● Work item
Whenever the string "make" turns up in a line below, that line should be copied.
((
Background: an optimization exercise with open tools, aiming at small area, a short achievable clock period and few clock cycles. Do not read the settings as production practice. At most, simulation tests tie the RTL to the original design; equivalence was not proved. For runs 1 and 2, only the layout was checked, not whether the RTL still works. No activity file was given, so power comes from the tool's default toggle rates.

### flow/constraint.sdc
create_clock -name core_clock -period 22.0 [get_ports {clk}]
set_input_delay 4.4000 -clock core_clock [delete_from_list [all_inputs] [get_ports {clk}]]
set_output_delay 4.4000 -clock core_clock [all_outputs]
set_load 0.01 [all_outputs]
### flow/standard.sh
#!/bin/bash
# synth_recipe.tcl (not shown) runs the flow's synth.tcl, then flattens the netlist and writes it again
# the make line also repeats each setting of config.mk as NAME=value (left out here)
make -C /OpenROAD-flow-scripts/flow DESIGN_CONFIG=/design/flow/config.mk WORK_HOME=/design/flow/orfs CLKGATE_MAP_FILE= SYNTH_SCRIPT=/design/flow/synth_recipe.tcl "${@:-finish}"
### flow/config.mk
export PLATFORM = sky130hd
export DESIGN_NAME = FPU_FSM
export DESIGN_NICKNAME = FPU_FSM
export VERILOG_FILES = /design/flow/design.v
export SDC_FILE = /design/flow/constraint.sdc
export NUM_CORES = 4
export LEC_CHECK = 0
export ABC_AREA = 1
export CAP_MARGIN = 20
export CORE_MARGIN = 2
export CORE_UTILIZATION = 50
export PLACE_DENSITY = 0.65
export SLEW_MARGIN = 20
### flow/flow/run.sh
#!/bin/bash
set -euo pipefail
cd "$(dirname "$0")/.."
bash standard.sh SETUP_SLACK_MARGIN=12 "BUFFER_PORTS_ARGS=-buffer_cell sky130_fd_sc_hd__buf_2" finish > standard_flow.log 2>&1
### flow/design.v
module FPU_FSM (
  input wire clk,
  input wire reset,
  input wire start,
  input wire       sign_bit_a,
  input wire [7:0] int_part_a,
  input wire [7:0] frac_part_a,
  input wire       sign_bit_b,
  input wire [7:0] int_part_b,
  input wire [7:0] frac_part_b,
  input wire [1:0] S,  
  output wire [31:0] result,
  output wire       sign_bit_result,
  output wire [7:0] int_part_result,
  output wire [7:0] frac_part_result,
  output reg done
);
  localparam K = 3;                    
  localparam NMC = (16 + K - 1) / K;   
  localparam MW = NMC * K;             
  localparam ML = 23 - MW;             
  wire [15:0] A = {int_part_a, frac_part_a};
  wire [15:0] B = {int_part_b, frac_part_b};
  wire nzA = |A;
  wire nzB = |B;
  wire sac = sign_bit_a & nzA;
  wire sbc = sign_bit_b & nzB;
  wire eff_sub = sac ^ sbc ^ S[0];
  wire [16:0] s_ab = {1'b0, A} + {1'b0, B};
  wire [16:0] d_ab = {1'b0, A} - {1'b0, B};
  wire [15:0] d_ba = B - A;
  wire a_lt_b = d_ab[16];
  wire [16:0] M = !eff_sub ? s_ab : (a_lt_b ? {1'b0, d_ba} : d_ab);
  wire add_sign = (eff_sub & a_lt_b) ? (sbc ^ S[0]) : sac;
  wire [16:0] nin = M;
  reg [16:0] nt;
  reg [4:0] nz;
  always @(*) begin
    nt = nin;
    nz[4] = (nt[16:1] == 16'd0); if (nz[4]) nt = {nt[0], 16'd0};
    nz[3] = (nt[16:9] == 8'd0);  if (nz[3]) nt = {nt[8:0], 8'd0};
    nz[2] = (nt[16:13] == 4'd0); if (nz[2]) nt = {nt[12:0], 4'd0};
    nz[1] = (nt[16:15] == 2'd0); if (nz[1]) nt = {nt[14:0], 2'd0};
    nz[0] = ~nt[16];             if (nz[0]) nt = {nt[15:0], 1'b0};
  end
  reg [15:0] at;
  reg [3:0] az;
  always @(*) begin
    at = A;
    az[3] = (at[15:8] == 8'd0);  if (az[3]) at = {at[7:0], 8'd0};
    az[2] = (at[15:12] == 4'd0); if (az[2]) at = {at[11:0], 4'd0};
    az[1] = (at[15:14] == 2'd0); if (az[1]) at = {at[13:0], 2'd0};
    az[0] = ~at[15];             if (az[0]) at = {at[14:0], 1'b0};
  end
  reg [15:0] bt;
  reg [3:0] bz;
  always @(*) begin
    bt = B;
    bz[3] = (bt[15:8] == 8'd0);  if (bz[3]) bt = {bt[7:0], 8'd0};
    bz[2] = (bt[15:12] == 4'd0); if (bz[2]) bt = {bt[11:0], 4'd0};
    bz[1] = (bt[15:14] == 2'd0); if (bz[1]) bt = {bt[13:0], 2'd0};
    bz[0] = ~bt[15];             if (bz[0]) bt = {bt[14:0], 1'b0};
  end
  wire [15:0] An = nzA ? at : 16'h8000;
  wire [15:0] Bn = nzB ? bt : 16'h8000;
  wire [7:0] ea = nzA ? (8'd134 - {4'd0, az}) : 8'd0;
  wire [7:0] eb = nzB ? (8'd134 - {4'd0, bz}) : 8'd0;
  reg [7:0] add_e;
  always @(*) begin
    case (nz)
      5'd0: add_e = 8'd135;  5'd1: add_e = 8'd134;  5'd2: add_e = 8'd133;
      5'd3: add_e = 8'd132;  5'd4: add_e = 8'd131;  5'd5: add_e = 8'd130;
      5'd6: add_e = 8'd129;  5'd7: add_e = 8'd128;  5'd8: add_e = 8'd127;
      5'd9: add_e = 8'd126;  5'd10: add_e = 8'd125; 5'd11: add_e = 8'd124;
      5'd12: add_e = 8'd123; 5'd13: add_e = 8'd122; 5'd14: add_e = 8'd121;
      5'd15: add_e = 8'd120; default: add_e = 8'd119;
    endcase
  end
  wire mzero = eff_sub ? (A == B) : ~(nzA | nzB);
  wire [31:0] add_res = mzero ? {add_sign, 31'd0}
                      : {add_sign, add_e, nt[15:0], 7'd0};
  wire [4:0] blen = 5'd16 - {1'b0, az};
  reg [2:0] mcyc;
  integer c;
  always @(*) begin
    mcyc = NMC;
    for (c = NMC - 1; c >= 1; c = c - 1)
      if (blen <= c * K) mcyc = c;
  end
  wire [MW-1:0] mq0 = {An, {(MW-16){1'b0}}} >> (MW - K * mcyc);
  wire q0 = (An >= Bn);
  wire [7:0] ex = ea + (eb ^ {8{S[0]}}) + {7'd0, ~S[0]};
  wire [7:0] ex1 = ex - 8'd1;
  reg [31:0] res;
  reg b_mul, b_div, pk;
  reg dm;              
  reg [2:0] cnt;
  reg [16:0] X;        
  reg [16:0] V;        
  reg [5:0] bud;       
  wire idle = ~(b_mul | b_div);
  wire [MW-1:0] MQ = res[22:ML];    
  wire [16:0] xs [0:K];
  wire [K-1:0] q;      
  wire [K-1:0] mo;     
  assign xs[0] = X;
  genvar g;
  generate
    for (g = 0; g < K; g = g + 1) begin : stg
      wire [16:0] op2 = V & {17{dm | MQ[g]}};
      wire [17:0] sum = {1'b0, xs[g]} + {1'b0, op2} + {17'd0, dm};
      wire qq = sum[17];
      wire [15:0] y = qq ? sum[15:0] : xs[g][15:0];
      assign xs[g+1] = dm ? {y, 1'b0} : {1'b0, sum[16:1]};
      assign q[g] = qq;
      assign mo[g] = sum[0];
    end
  endgenerate
  wire [2*K:0] ge;
  genvar n;
  generate
    for (n = 0; n <= 2 * K; n = n + 1) begin : gen_ge
      assign ge[n] = ~bud[5] && (bud[4:0] >= n);
    end
  endgenerate
  reg [K-1:0] qv;
  reg [3:0] pc;        
  integer t;
  always @(*) begin
    pc = 4'd0;
    for (t = 0; t < K - 1; t = t + 1) begin
      qv[t] = q[t] & ge[t + pc];
      pc = pc + {3'd0, q[t]};
    end
    qv[K-1] = q[K-1] & ge[K - 1 + pc];
  end
  wire div_end = q[K-1] ? ~ge[K + 1 + pc] : ~ge[K + pc];
  wire [5:0] bud_t = bud - K[5:0] - {2'd0, pc};
  wire [5:0] bud_t1 = bud - K[5:0] - 6'd1 - {2'd0, pc};
  wire [5:0] bud_next = q[K-1] ? bud_t1 : bud_t;
  wire [MW-1:0] MQn = {mo, MQ[MW-1:K]};
  wire [16+MW-1:0] P = {X[15:0], MQ};
  localparam PT = 16 + MW - 1;
  wire [16+MW-1:0] Pl = {xs[K][15:0], MQn};
  wire pcl = Pl[PT];
  wire [16+MW-1:0] Pn = pcl ? Pl : {Pl[PT-1:0], 1'b0};
  wire [22:0] pm = P[PT-1:PT-23];
  wire pg = P[PT-24];
  wire pr = P[PT-25];
  wire ps = |P[PT-26:0];
  wire rnd = pg & (pr | ps | pm[0]);
  wire ones = &pm;
  wire ovf = rnd & ones;
  wire [22:0] pm_r = !rnd ? pm : (ones ? 23'h400000 : pm + 23'd1);
  wire [7:0] pe = res[30:23] + {7'd0, ovf};
  always @(posedge clk or posedge reset) begin
    if (reset) begin
      b_mul <= 1'b0;
      pk <= 1'b0;
      b_div <= 1'b0;
      done <= 1'b0;
    end else begin
      done <= 1'b0;
      if (idle) begin
        if (start) begin
          pk <= 1'b0;
          if (!S[1] || (!S[0] && !(nzA && nzB))) done <= 1'b1;
          else if (!S[0]) b_mul <= 1'b1;
          else b_div <= 1'b1;
        end
      end
      if (b_mul && cnt == NMC - 1) begin
        b_mul <= 1'b0;
        pk <= 1'b1;
        done <= 1'b1;
      end
      if (b_div && div_end) begin
        b_div <= 1'b0;
        done <= 1'b1;
      end
    end
  end
  integer j;
  always @(posedge clk) begin
    cnt <= cnt + 3'd1;
    if (!idle) begin
      X <= (b_mul && cnt == NMC - 1) ? {1'b0, Pn[16+MW-1:MW]} : xs[K];
      bud <= bud_next;
    end
    if (idle && start) begin
      dm <= S[0];
      V <= S[0] ? ~{1'b0, Bn} : {1'b0, Bn};
      bud <= q0 ? 6'd23 : 6'd22;
      if (S[0]) begin
        X <= q0 ? {1'b0, An} : {An, 1'b0};
        cnt <= 3'd0;
      end else begin
        X <= 17'd0;
        cnt <= NMC - mcyc;
      end
    end
    if (idle && start) begin
      if (!S[1]) begin
        res <= add_res;
      end else if (!S[0]) begin
        res <= {sac ^ sbc, 31'd0};
        if (nzA && nzB) begin
          res[30:23] <= ex ^ 8'h80;
          res[22:ML] <= mq0;
        end
      end else begin
        res <= {sac ^ sbc, (q0 ? ex : ex1) ^ 8'h80, 23'd0};
      end
    end
    if (b_mul) begin
      if (cnt == NMC - 1) begin
        res[22:ML] <= Pn[MW-1:0];
        res[30:23] <= res[30:23] + {7'd0, pcl};
      end else begin
        res[22:ML] <= MQn;
      end
    end
    if (b_div) begin
      for (j = 0; j < 23; j = j + 1)
        if (cnt == (23 - j) / K) res[j] <= qv[(23 - j) % K];
    end
  end
  assign result = pk ? {res[31], pe, pm_r} : res;
  wire [7:0] rs = res[30:23];
  wire wov = pk & ovf;
  wire [25:0] W = {wov, 1'b1, wov ? 23'd0 : result[22:0], 1'b0};
  wire [7:0] u = 8'd143 - rs;
  wire [25:0] Ws = W >> u[4:0];
  wire inr = (rs >= 8'd118) && (rs <= 8'd143);
  assign {int_part_result, frac_part_result} = inr ? Ws[15:0] : 16'd0;
  assign sign_bit_result = result[31];
endmodule
==> impl_results.md, run 1 <==
- Largest net degree at the start of global routing: 74
- Max-cap violations: 0
- Dpl cell area: 18,400 um^2
- TritonCTS clock tree: done
- Element type at the critical path start: primary input
- Most used flip-flop cell after synthesis: edfxtp_1
- GRT Util Overall: 35.4%
- CTS buffer count: 9
- DRC: 0
- Drt first pass iters: 7
- Vias in the first global route: ~20k
- Post-route clock skew: 0.0127 ns
- DR vias/cell: 5.76
- Worst-Margin Slew: 1.07 ns
- Peak Freq: around 0.11 GHz
- Syn_nets: 3,414
- Area of the core: approximately 35,000 um^2
- Area Growth Syn to Fin: 5.76%
- Initial DRC Count: approximately 2.1k
- Max clock buf depth: 2
- Antenna cells: 0
- Wire per inst: 18.5 um
- Required @ worst endpoint: approximately 22 ns
- PortBufs: 88
- Final HPWL DP: approximately 56,000 um
- Crit path kind: primary input to flip-flop
- Maximum vdd drop: 99.0 uV
- Sequential Power Share: 12.7%
- Fin crit period: 9.51 ns
- WHS: 0.488 ns
- CP endpoint kind: flip-flop
- Antenna Nets Post-Route: 0
- Met1 GRT Util: 45.0%
- Most frequent cells in the layout: nand2_1, inv_1, o21ai_0, nor2_1, a21oi_1
- Via Count: 21.2k
- Synthesized instance count: ~3.2k
- Sequential fraction of the synthesis area: 11.4%
- Net Sw Frac: approximately three fifths
- Design area: 18,900 um^2
- Initial core utilization: 50.6%
- Total Wirelength: 68,000 um
- Cell area after synthesis: between 15,000 and 20,000 um^2
- Share of layout cells above drive strength 1: 7.26%
- Global-route layer with the greatest usage: met2
- CP delay by family, top: simple AND/OR/NAND/NOR gates
- Die ar.: 37,400 um^2
- Mean post-synth cell area: 5.57 um^2
- Final max-slew violation count: 0
- First-pass GRT wire length: 107,000 um
- Clk Latency, worst-skew pair: between 0.3 and 0.4 ns
- Status: finished clean
- Unrepaired setup endpoints after global routing: false
- Yosys warns: 1
- Netlist cell types: 67
- Post-synth EDFFs: 42
- Clock Sinks: 80
- Initial antenna violation count: 1
- Slew Limit Headroom: between 20% and 30%
- Row count: 69
- Clock transition at path regs: 0.07 ns
- Final setup fails: 0
- GRT overflow: 0
- Die width: between 150 and 200 um
- Final Cycle Share: 43.2%
- GR Util met2: 59.4%
- Sw Pwr: 0.00188 W
- Most common cell after layout, fill and taps aside: nand2_1
- # IOs: 89
- Clock root buffer: clkbuf_16
- Async S/R FF share, synth: under 10%
- RePlAce Congestion: approximately 1.0
- Total leakage power: 10.0 nW
- Power per cell area: 162 nW/um^2
- CP arrival: 9.80 ns
- Pint: 0.00120 W
- Htree depth: 3
- Die Y: 193 um
- Flops & latches, synth: 80
- Critical Path Slowest Stage Cell: fa_1
- Hold Vio Cnt, Final: 0
- CP Max Fanout: 19
- Max stage delay on crit path: 0.42 ns
- Comb pwr share: 82.4%
- Nets: 3,411
- Buf/Inv on CP: 9
- Fin Setup TNS: 0 ns
- Hold WC Path Type: flip-flop to flip-flop
- Met3 GRT Util: 4.62%
- Clk network pwr share: approximately 4.9%
==> routing by layer <==
metal  wire, um  vias up
met4       3330        2
met2      31000      903
li1           -    10400
met5         13        -
met1      28600     9674
met3       5040      169
==> power groups by stage <==
stage / logic (W) / registers, W / clock network (W)
finish: 0.00253 / 0.000389 / 0.000152
CTS: 0.00244 / 0.000385 / 0.000152
detailed placement: 0.00242 / 0.000387 / 0
floorplan: 0.00184 / 0.000300 / 0
global placement: 0.00240 / 0.000388 / 0
global route: 0.00282 / 0.000398 / 0.000158
==> final cells by class <==
| class | instances | area [um^2] |
|---|---|---|
| timing repair buffer | 110 | 629 |
| timing repair inverter | 1 | 7.51 |
| multi-input combinational | 2570 | 13700 |
| sequential | 80 | 2040 |
| tap | 461 | 577 |
| clock buffer | 12 | 256 |
| clock inverter | 4 | 26.3 |
| inverter | 444 | 1680 |
| fill | 3862 | 16500 |
==> cell families after synthesis <==
| group | Yosys count | share of synthesized area, % |
|---|---|---|
| simple gates | 1640 | 38.2 |
| compound gates | 661 | 20.7 |
| buf+inv | 570 | 12.8 |
| fa+ha+maj | 156 | 11.4 |
| xor+xnor | 95 | 4.64 |
| flops | 80 | 11.4 |
| mux | 15 | 0.838 |
| other cells | 2 | 0.0419 |
==> per-stage QoR <==
step                      util [%]  cells  worst slack, ns  total power (W)
final                         53.5   3682            12.49          0.00307
after global routing          53.5   3682            11.98          0.00338
after CTS                     52.9   3670            12.02          0.00298
after detailed placement      52.0   3654            10.81          0.00281
after global placement        52.0   3654            11.18          0.00279
after floorplan                  -   3219            13.11          0.00214
==> repair_timing <==
action	in CTS	in global routing
gates resized for setup	7	37
endpoints found under the setup margin	51	51
cloned	0	2
setup buffers	0	10
pin swaps	0	4
hold buffers	0	0
==> worst register-to-register path, delay by kind of cell (launching register included) <==
| family | cells | cell delay [ns] |
|---|---|---|
| AOI/OAI and AO/OA | 23 | 4.03 |
| DFF | 1 | 0.40 |
| buffers and inverters | 7 | 1.09 |
| adders and majority gates | 4 | 1.35 |
| and+or+nand+nor | 20 | 2.19 |
==> path summary, 6_finish.rpt <==
check                          end     startpoint  cells after the start  slack, ns
max                        res[15]  int_part_a[4]                     32      12.49
min                         res[0]         res[0]                      2       0.49
max reg2reg                res[29]             dm                     54      12.86
min reg2reg                 res[0]         res[0]                      2       0.49
max in group asynchronous     done          reset                      2      17.81
min in group asynchronous       pk          reset                      2       3.97
==> sequential cells by signal (all words and copies together) (netlist names) <==
name and flops:
dm 1, X 17, b_div 1, cnt 3, done 1, pk 1, V 17, b_mul 1
bud 6, res 32
==> cells in the mapped netlist, types with 5 or more instances <==
cell type	instances	share of area, %
nand2_1	1023	21
inv_1	426	8.9
o21ai_0	308	8.6
nor2_1	266	5.6
a21oi_1	206	5.8
nand3_1	205	5.7
ha_1	144	10
clkbuf_1	77	1.6
xor2_1	73	3.6
edfxtp_1	42	7.0
dfxtp_1	34	3.8
o211ai_1	34	1.4
nor3_1	31	0.87
nand4_1	30	1.0
xnor2_1	22	1.1
buf_4	18	0.75
o21ai_1	18	0.50
buf_2	17	0.47
nand2_2	16	0.56
a31oi_1	15	0.52
mux2i_1	15	0.84
o221ai_1	14	0.68
or2_2	14	0.49
inv_2	13	0.27
fa_1	12	1.3
nand3b_1	11	0.46
buf_6	8	0.50
nor2_2	8	0.28
o21bai_1	8	0.34
a22oi_1	7	0.29
nand2_4	7	0.44
o22ai_1	7	0.24
a21oi_2	6	0.29
and2_1	6	0.21
buf_1	6	0.13
nand3_2	6	0.34
clkinv_1	5	0.10
nor2_4	5	0.31
==> run 2, diff against run 1 <==
==> flow/flow/run.sh (replaced) <==
#!/bin/bash
set -euo pipefail
cd "$(dirname "$0")/.."
bash standard.sh SETUP_SLACK_MARGIN=13 "BUFFER_PORTS_ARGS=-buffer_cell sky130_fd_sc_hd__buf_2" finish > standard_flow.log 2>&1
==> run 2 against run 1 <==
Effect of this change:
- still clean on timing, DRC and antenna
- critical path depth is 17 lower
- utilization is 2.3 points higher
- synthesized cell count unchanged
- sequential share of layout area fell by 0.44 points
- maximum frequency up 8.7%
- register-to-register slack improved by 0.78 ns
- global-route usage grew 0.20 points
- die area unchanged
- largest cell class unchanged
- highest routed layer is now met4
==> impl_results.md, run 2 <==
- Die ar.: 37,400 um^2 (unchanged)
- Fin crit period: 8.74 ns (was 9.51 ns)
- Unrepaired setup endpoints after global routing: false (unchanged)
- Yosys warns: 1 (unchanged)
- Clock root buffer: clkbuf_16 (unchanged)
- Reg2reg setup slack: 13.64 ns (was 12.86 ns)
- Hold Vio Cnt, Final: 0 (unchanged)
- Initial DRC Count: 2,052 (was 2,142)
- Critical Path Slowest Stage Cell: edfxtp_1 (was fa_1)
- Nets: 3,458 (was 3,411)
- Hold Startpoint: res[0] (unchanged)
- Area of the core: 35,400 um^2 (unchanged)
- Antenna Nets Post-Route: 0 (unchanged)
- CP arrival: 4.34 ns (was 9.80 ns)
- Row count: 69 (unchanged)
- Share of layout cells above drive strength 1: 10.6% (was 7.26%)
- Flops & latches, synth: 80 (unchanged)
- Largest net degree at the start of global routing: 74 (unchanged)
- Largest family of logic cells by synthesized area: simple AND/OR/NAND/NOR gates (unchanged)
- Dpl cell area: 18,400 um^2 (unchanged)
- Htree depth: 3 (unchanged)
- Synth area leader: nand2_1 (unchanged)
- Buf/Inv on CP: 2 (was 9)
- Via Count: 21.5k (was 21.2k)
- Vias in the first global route: 20.2k (was 20.0k)
- Slew Limit Headroom: 24.7% (was 28.6%)
- GRT Util Overall: 35.6% (was 35.4%)
- Crit path to: frac_part_result[0] (was res[15])
- Simple-Gate Fraction of Synth Area: 38.2% (unchanged)
- Design Power: 0.00318 W (was 0.00307 W)
- Post-synth EDFFs: 42 (unchanged)
- Max-cap violations: 0 (unchanged)
- Design area: 19,800 um^2 (was 18,900 um^2)
- Mean post-synth cell area: 5.57 um^2 (unchanged)
- Crit path kind: flip-flop to output port (was primary input to flip-flop)
- FF-to-FF End: bud[5] (was res[29])
- CTS buffer count: 9 (unchanged)
- Final max-slew violation count: 0 (unchanged)
- Max clock buf depth: 2 (unchanged)
- Post-route clock skew: 0.0132 ns (was 0.0127 ns)
- WHS: 0.487 ns (was 0.488 ns)
- Total Wirelength: 69,300 um (was 68,000 um)
- CP delay by family, top: simple AND/OR/NAND/NOR gates (unchanged)
- Top reg by flops: res (unchanged)
- Post-Synth Adder-Cell Area: 11.4% (unchanged)
- Syn_nets: 3,414 (unchanged)
- FF-to-FF Start: dm (unchanged)
- Most used flip-flop cell after synthesis: edfxtp_1 (unchanged)
- Worst setup margin: 13.26 ns (was 12.49 ns)
- Synthesized instance count: 3,219 (unchanged)
- CP endpoint kind: output port (was flip-flop)
- Clock transition at path regs: 0.07 ns (about the same)
- Worst-Margin Slew: 1.13 ns (was 1.07 ns)
- Flip-flop count of the largest register after layout: 32 (unchanged)
- Largest regs: res: 32 flops, V: 17 flops, X: 17 flops (unchanged)
- Top cell by count, worst path: o21ai_0
- Worst path cell trace: nand2_1 -> nor3_1 -> nand4_1 -> nor2_1 -> nor2_4 -> clkinvlp_4 -> a31oi_1 -> o21ai_0 -> o21ai_0 -> mux2i_1 -> o21ai_0 -> o21ai_0 -> nor2_1 -> o221a_2 -> buf_2
- Die width: 193 um (unchanged)
- Die Y: 193 um (unchanged)
- Final HPWL DP: 55,600 um (unchanged)
- Max stage delay on crit path: 0.65 ns (was 0.42 ns)
- Top post-synthesis cells by area: nand2_1, ha_1, inv_1, o21ai_0, edfxtp_1 (unchanged)
- Fin Setup TNS: 0 ns (unchanged)
- TritonCTS clock tree: done (unchanged)
- Initial core utilization: 50.6% (unchanged)
- GRT overflow: 0 (unchanged)
- Hold WC Path Type: flip-flop to flip-flop (unchanged)
- Wire per inst: 18.6 um (was 18.5 um)
- Area Growth Syn to Fin: 10.3% (was 5.76%)
- RePlAce Congestion: 1.01 (unchanged)
- Synth Area in XOR/XNOR: 4.64% (unchanged)
- Required @ worst endpoint: 17.60 ns (was 22.30 ns)
- Netlist cell types: 67 (unchanged)
- Critical path depth: 15 (was 32)
- Most common cell after layout, fill and taps aside: nand2_1 (unchanged)
- Clk Latency, worst-skew pair: 0.36 ns (was 0.35 ns)
- First-pass GRT wire length: 108,000 um (was 107,000 um)
- DRC: 0 (unchanged)
- Sequential fraction of the synthesis area: 11.4% (unchanged)
- Critical path origin: X[10] (was int_part_a[4])
- Final setup fails: 0 (unchanged)
- Yosys top cell area share: 21.4% (unchanged)
- Async S/R FF share, synth: 5.00% (unchanged)
- Register-to-Register Path Depth: 51 (was 54)
- Mux cell area share after synthesis: 0.838% (unchanged)
- Status: finished clean (unchanged)
- CP Max Fanout: 12 (was 19)
- Element type at the critical path start: flip-flop (was primary input)
- Cell area after synthesis: 17,900 um^2 (unchanged)
- Final Cycle Share: 39.7% (was 43.2%)
- Clock Sinks: 80 (unchanged)
- Count leader, synth: nand2_1 (unchanged)
- PortBufs: 88 (unchanged)
- Cts hold-fix bufs: 0 (unchanged)
- Synth Area in Compound Gates: 20.7% (unchanged)
- DR vias/cell: 5.77 (was 5.76)
- Peak Freq: 0.114 GHz (was 0.105 GHz)
- Total leakage power: 10.3 nW (was 10.0 nW)
- Pre-CTS setup slack: 10.81 ns (unchanged)
- Worst hold stages: 2 (unchanged)
- Initial antenna violation count: 0 (was 1)
- Most frequent cells in the layout: nand2_1, inv_1, o21ai_0, nor2_1, a21oi_1 (unchanged)
- Most common library cells after synthesis: nand2_1, inv_1, o21ai_0 (unchanged)
- Drt first pass iters: 6 (was 7)
- # IOs: 89 (unchanged)
- Power per cell area: 161 nW/um^2 (was 162 nW/um^2)
- Maximum vdd drop: 107 uV (was 99.0 uV)
[run 2: per-layer routing]
metal	wire length, um	track usage (%)
met1	28900	44.9
met2	31600	59.8
met3	5210	4.88
met4	3610	16.9
met5	0	0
))
● Worked solution
# the make line also repeats each setting of config.mk as NAME=value (left out here)
make -C /OpenROAD-flow-scripts/flow DESIGN_CONFIG=/design/flow/config.mk WORK_HOME=/design/flow/orfs CLKGATE_MAP_FILE= SYNTH_SCRIPT=/design/flow/synth_recipe.tcl "${@:-finish}"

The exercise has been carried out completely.